Last night I was eating dinner with friends when I noticed that one of them, Jess, was quietly crying as she ate.
I asked her what was wrong. “”I’m sorry,” she said. “I didn’t want to spoil the dinner by saying anything. But at the distribution today, I met some guys who were really hungry, and didn’t have any food.”
“Afterwards I took some to them.”
“They were in the most terrible situation. It was awful and I can’t stop thinking about it.”
I knew we had to do something, so we quickly finished eating
The three of us went back to the warehouse, grabbed some tents and sleeping bags, and drove to these refugees.
Their situation really was horrific. There were eight of them – all Iranian men – huddled beneath a bridge, with a single two-man tent and two blankets between them. It was freezing in Calais, and the harsh wind whipping off the sea made it worse; it was the kind of cold that chills you right to the bone. They thanked us over and over but all I could think was, they shouldn’t have to; no human being should ever have to live like this.

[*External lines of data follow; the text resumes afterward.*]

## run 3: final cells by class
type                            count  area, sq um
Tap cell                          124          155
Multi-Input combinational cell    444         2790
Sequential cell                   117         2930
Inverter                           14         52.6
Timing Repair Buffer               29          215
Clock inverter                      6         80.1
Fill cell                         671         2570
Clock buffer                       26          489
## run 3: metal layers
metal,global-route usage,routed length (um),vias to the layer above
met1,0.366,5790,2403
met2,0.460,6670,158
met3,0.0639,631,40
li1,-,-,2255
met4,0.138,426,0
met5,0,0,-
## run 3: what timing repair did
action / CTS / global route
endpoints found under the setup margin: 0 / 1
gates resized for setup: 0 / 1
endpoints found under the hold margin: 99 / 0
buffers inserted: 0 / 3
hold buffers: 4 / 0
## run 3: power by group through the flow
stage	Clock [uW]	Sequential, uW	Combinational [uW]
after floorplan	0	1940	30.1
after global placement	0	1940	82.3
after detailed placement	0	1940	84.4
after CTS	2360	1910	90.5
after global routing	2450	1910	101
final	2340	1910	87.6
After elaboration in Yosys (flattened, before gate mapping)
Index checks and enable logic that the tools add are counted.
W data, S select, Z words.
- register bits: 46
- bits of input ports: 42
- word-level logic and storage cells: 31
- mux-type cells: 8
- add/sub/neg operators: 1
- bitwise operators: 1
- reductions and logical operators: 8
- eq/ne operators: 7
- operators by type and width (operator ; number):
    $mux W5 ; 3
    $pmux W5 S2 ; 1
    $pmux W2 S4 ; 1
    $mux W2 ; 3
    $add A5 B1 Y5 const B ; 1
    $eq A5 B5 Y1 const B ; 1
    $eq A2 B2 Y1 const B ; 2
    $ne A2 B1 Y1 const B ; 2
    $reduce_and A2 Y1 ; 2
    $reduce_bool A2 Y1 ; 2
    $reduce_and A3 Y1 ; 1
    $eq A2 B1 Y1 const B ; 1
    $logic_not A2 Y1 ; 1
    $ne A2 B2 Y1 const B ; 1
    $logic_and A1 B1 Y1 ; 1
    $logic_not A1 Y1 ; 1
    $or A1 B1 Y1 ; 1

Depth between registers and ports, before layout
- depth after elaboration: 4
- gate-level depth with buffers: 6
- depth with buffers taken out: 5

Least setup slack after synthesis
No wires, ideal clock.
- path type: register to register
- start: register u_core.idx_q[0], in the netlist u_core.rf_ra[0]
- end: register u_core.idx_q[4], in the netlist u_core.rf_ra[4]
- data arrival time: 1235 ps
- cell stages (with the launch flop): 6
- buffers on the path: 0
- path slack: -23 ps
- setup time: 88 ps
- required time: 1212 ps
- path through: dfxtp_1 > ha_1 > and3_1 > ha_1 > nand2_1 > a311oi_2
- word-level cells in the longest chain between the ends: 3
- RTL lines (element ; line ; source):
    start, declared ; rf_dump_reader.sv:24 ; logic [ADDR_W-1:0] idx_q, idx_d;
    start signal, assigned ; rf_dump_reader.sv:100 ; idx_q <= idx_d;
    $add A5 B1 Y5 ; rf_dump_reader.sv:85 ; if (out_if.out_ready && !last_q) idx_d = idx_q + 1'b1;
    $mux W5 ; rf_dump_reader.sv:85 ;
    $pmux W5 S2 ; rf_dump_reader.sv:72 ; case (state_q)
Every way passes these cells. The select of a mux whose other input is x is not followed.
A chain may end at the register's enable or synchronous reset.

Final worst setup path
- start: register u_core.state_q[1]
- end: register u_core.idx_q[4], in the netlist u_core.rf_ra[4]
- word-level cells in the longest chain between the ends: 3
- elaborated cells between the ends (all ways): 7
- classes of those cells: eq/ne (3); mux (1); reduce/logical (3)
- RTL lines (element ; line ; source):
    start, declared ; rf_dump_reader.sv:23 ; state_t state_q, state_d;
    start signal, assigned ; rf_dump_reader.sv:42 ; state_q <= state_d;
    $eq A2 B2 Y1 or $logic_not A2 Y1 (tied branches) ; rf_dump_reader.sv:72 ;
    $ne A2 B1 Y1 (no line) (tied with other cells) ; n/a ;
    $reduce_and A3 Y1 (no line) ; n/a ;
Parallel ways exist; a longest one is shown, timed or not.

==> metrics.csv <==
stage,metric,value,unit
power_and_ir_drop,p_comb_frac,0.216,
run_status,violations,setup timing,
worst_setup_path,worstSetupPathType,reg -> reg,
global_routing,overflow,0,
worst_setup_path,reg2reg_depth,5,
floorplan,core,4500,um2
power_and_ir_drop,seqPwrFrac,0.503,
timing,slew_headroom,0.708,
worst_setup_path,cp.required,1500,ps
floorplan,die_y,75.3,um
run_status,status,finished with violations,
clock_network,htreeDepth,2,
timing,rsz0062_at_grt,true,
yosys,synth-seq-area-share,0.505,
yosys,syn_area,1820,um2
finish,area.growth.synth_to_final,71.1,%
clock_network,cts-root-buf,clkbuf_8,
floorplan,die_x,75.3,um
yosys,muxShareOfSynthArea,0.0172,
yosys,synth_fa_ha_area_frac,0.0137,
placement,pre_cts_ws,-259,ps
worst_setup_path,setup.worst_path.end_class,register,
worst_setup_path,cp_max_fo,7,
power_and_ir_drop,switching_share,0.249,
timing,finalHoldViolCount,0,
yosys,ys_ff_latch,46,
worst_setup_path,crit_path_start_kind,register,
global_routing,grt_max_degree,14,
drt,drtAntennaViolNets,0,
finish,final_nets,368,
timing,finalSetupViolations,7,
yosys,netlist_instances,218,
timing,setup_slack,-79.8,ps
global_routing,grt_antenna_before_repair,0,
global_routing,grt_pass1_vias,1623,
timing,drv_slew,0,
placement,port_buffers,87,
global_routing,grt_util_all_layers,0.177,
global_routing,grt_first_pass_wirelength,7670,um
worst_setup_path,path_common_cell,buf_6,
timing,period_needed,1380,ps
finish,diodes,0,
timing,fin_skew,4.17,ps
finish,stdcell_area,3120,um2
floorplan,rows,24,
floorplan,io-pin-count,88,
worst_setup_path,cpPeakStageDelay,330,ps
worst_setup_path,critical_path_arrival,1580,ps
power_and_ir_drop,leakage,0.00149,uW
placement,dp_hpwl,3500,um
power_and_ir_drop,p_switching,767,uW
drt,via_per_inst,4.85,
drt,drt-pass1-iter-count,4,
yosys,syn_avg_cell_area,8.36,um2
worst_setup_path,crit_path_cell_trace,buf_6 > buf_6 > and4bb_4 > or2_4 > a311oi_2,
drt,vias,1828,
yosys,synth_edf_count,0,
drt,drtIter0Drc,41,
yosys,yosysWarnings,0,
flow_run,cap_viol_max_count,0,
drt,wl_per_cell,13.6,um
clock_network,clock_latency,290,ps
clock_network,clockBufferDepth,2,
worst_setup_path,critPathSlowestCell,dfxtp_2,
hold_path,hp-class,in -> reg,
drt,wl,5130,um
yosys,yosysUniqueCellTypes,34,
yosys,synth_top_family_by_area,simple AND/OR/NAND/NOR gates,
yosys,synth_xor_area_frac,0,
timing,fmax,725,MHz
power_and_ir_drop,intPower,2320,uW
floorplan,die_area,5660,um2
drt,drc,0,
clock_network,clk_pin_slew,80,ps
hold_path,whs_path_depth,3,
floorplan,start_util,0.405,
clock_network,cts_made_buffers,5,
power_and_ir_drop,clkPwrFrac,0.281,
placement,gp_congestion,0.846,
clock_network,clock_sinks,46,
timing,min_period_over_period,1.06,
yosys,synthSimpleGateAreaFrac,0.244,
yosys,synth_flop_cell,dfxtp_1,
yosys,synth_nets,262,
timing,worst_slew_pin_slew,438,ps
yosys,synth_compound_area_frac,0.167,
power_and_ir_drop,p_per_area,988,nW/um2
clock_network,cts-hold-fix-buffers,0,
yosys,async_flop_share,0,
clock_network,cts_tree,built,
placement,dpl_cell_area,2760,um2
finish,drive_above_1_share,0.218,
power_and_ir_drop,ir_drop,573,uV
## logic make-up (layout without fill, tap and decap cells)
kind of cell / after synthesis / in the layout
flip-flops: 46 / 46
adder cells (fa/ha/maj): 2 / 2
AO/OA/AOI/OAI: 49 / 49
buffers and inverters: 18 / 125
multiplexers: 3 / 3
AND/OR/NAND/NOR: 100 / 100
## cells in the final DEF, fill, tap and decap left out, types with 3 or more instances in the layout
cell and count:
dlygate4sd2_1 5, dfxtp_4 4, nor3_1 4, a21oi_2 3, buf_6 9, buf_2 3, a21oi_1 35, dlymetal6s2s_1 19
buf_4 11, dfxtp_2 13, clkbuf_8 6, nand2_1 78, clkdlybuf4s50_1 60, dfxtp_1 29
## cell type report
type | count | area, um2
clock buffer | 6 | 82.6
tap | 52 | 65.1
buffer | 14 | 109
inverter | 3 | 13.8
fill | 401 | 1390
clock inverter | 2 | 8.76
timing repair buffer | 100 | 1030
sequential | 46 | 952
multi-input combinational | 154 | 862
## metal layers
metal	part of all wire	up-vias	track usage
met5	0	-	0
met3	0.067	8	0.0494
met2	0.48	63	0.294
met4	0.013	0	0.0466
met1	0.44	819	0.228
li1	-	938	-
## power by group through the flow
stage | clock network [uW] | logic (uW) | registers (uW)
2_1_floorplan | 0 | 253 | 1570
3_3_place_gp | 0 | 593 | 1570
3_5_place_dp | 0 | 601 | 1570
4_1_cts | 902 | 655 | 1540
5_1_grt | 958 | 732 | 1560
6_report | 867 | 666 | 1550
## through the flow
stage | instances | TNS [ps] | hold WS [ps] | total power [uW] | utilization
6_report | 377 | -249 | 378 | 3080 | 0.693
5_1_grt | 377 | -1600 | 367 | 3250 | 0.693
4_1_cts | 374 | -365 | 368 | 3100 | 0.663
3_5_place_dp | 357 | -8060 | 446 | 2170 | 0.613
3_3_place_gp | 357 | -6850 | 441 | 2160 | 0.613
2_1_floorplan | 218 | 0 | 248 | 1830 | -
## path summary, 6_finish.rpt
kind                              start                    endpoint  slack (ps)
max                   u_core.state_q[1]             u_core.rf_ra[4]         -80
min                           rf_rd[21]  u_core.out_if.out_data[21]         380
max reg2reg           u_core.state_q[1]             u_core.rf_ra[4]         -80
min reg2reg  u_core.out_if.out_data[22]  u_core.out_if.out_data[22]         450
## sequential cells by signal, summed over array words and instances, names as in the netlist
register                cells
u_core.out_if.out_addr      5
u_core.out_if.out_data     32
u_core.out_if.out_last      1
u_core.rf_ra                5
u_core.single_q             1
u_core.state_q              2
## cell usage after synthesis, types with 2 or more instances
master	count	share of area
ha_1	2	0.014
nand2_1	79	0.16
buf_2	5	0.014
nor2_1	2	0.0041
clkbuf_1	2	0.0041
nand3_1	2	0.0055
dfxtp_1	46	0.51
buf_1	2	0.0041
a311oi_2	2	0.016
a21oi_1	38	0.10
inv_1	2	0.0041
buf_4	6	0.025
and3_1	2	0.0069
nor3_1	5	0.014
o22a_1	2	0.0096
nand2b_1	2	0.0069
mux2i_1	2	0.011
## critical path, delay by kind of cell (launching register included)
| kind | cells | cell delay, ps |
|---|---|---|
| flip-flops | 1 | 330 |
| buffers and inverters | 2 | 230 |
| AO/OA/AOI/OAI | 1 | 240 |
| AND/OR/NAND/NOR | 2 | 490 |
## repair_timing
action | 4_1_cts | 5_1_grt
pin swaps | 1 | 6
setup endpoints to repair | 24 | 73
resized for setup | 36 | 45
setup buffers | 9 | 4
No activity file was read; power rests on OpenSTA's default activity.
===== config.mk =====
export PLATFORM = sky130hd
export DESIGN_NAME = oled_ctrl_sequencer
export DESIGN_NICKNAME = d
export VERILOG_FILES = /design/src/rtl/oled_ctrl_sequencer.sv
export SDC_FILE = /design/constraint.sdc
export NUM_CORES = 1
export LEC_CHECK = 0
export CAP_MARGIN = 20
export CORE_MARGIN = 4
export CORE_UTILIZATION = 45
export DETAILED_ROUTE_END_ITERATION = 10
export DONT_BUFFER_PORTS = 1
export MAX_ROUTING_LAYER = met4
export PLACE_DENSITY = 0.63
export REMOVE_ABC_BUFFERS = 1
export SKIP_CTS_REPAIR_TIMING = 1
export SYNTH_ARGS = -nofsm -noshare
export SYNTH_HDL_FRONTEND = slang
export SYNTH_SLANG_ARGS = --single-unit

===== constraint.sdc =====
create_clock -name sclk -period 5.3 [get_ports sclk]
set_clock_uncertainty 0.2 [all_clocks]
set_input_delay 1.59 -clock sclk [delete_from_list [all_inputs] [get_ports sclk]]
set_output_delay 1.59 -clock sclk [all_outputs]
set_load 0.005 [all_outputs]
[src/rtl/fibonacci_index_finder.sv]
// rtl/fibonacci_index_finder.sv - inverse Fibonacci search: value -> index, one term per clock
// Optional floor/remainder reporting enabled by defining FIBO_INV_FLOOR_EN.
module fibonacci_index_finder #(
  parameter int DATA_W  = 16,
  parameter int IDX_W   = 5,
  parameter int MAX_IDX = 24
) (
  input  logic              clk,
  input  logic              reset_n,
  input  logic              begin_fibo,
  input  logic [DATA_W-1:0] fibo_in,
  output logic              busy,
  output logic              done,
  output logic              is_fibo,
  output logic [IDX_W-1:0]  fibo_index
`ifdef FIBO_INV_FLOOR_EN
  ,
  output logic [DATA_W-1:0] remainder
`endif
);

  localparam logic S_IDLE    = 1'b0;
  localparam logic S_COMPUTE = 1'b1;
  localparam logic [IDX_W-1:0] K_MAX = IDX_W'(MAX_IDX);

  logic              state;
  logic [DATA_W-1:0] val;
  // One extra bit so F(MAX_IDX+1) fits in b without wrapping.
  logic [DATA_W:0]   a;
  logic [DATA_W:0]   b;
  logic [IDX_W-1:0]  k;
`ifdef FIBO_INV_FLOOR_EN
  logic [DATA_W-1:0] p;
`endif

  logic [DATA_W:0] val_ext;
  assign val_ext = {1'b0, val};

  always_ff @(posedge clk or negedge reset_n) begin
    if (!reset_n) begin
      state      <= S_IDLE;
      val        <= '0;
      a          <= '0;
      b          <= '0;
      k          <= '0;
      busy       <= 1'b0;
      done       <= 1'b0;
      is_fibo    <= 1'b0;
      fibo_index <= '0;
`ifdef FIBO_INV_FLOOR_EN
      p          <= '0;
      remainder  <= '0;
`endif
    end else begin
      case (state)
        S_IDLE: begin
          done <= 1'b0;
          if (begin_fibo) begin
            val   <= fibo_in;
            a     <= '0;
            b     <= (DATA_W+1)'(1);
            k     <= '0;
            busy  <= 1'b1;
            state <= S_COMPUTE;
`ifdef FIBO_INV_FLOOR_EN
            p     <= '0;
`endif
          end
        end
        S_COMPUTE: begin
          if (a == val_ext) begin
            is_fibo    <= 1'b1;
            fibo_index <= k;
`ifdef FIBO_INV_FLOOR_EN
            remainder  <= '0;
`endif
            done  <= 1'b1;
            busy  <= 1'b0;
            state <= S_IDLE;
          end else if (a > val_ext) begin
            // Overshot: the previous term (p, index k-1) is the floor.
            is_fibo <= 1'b0;
`ifdef FIBO_INV_FLOOR_EN
            fibo_index <= k - IDX_W'(1);
            remainder  <= val - p;
`else
            fibo_index <= '0;
`endif
            done  <= 1'b1;
            busy  <= 1'b0;
            state <= S_IDLE;
          end else if (k == K_MAX) begin
            is_fibo <= 1'b0;
`ifdef FIBO_INV_FLOOR_EN
            fibo_index <= K_MAX;
            remainder  <= val - a[DATA_W-1:0];
`else
            fibo_index <= '0;
`endif
            done  <= 1'b1;
            busy  <= 1'b0;
            state <= S_IDLE;
          end else begin
`ifdef FIBO_INV_FLOOR_EN
            p <= a[DATA_W-1:0];
`endif
            a <= b;
            b <= a + b;
            k <= k + IDX_W'(1);
          end
        end
        default: state <= S_IDLE;
      endcase
    end
  end

endmodule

It was 11pm by then. We really wanted to get something to warm them up but the only thing still open in Calais was a KFC; we bought big family buckets of hot chicken, with lots of hot chocolate and coffee, and enjoyed a late-night meal with these poor guys.
At least they wouldn’t be so hungry and cold that night. I felt proud of Jess for her compassion, and proud to be part of an organisation that really cares and does something about it.
But the night made me think again how no-one should end up like this. It’s just not necessary. At a time when the plight of Ukrainians has re-focused Europe’s attention on refugees, it’s important to remember that people from many different countries are also here fleeing the most terrible conflicts and the fear of persecution.
We should be welcoming all of them. And that’s what Care4Calais will continue to do.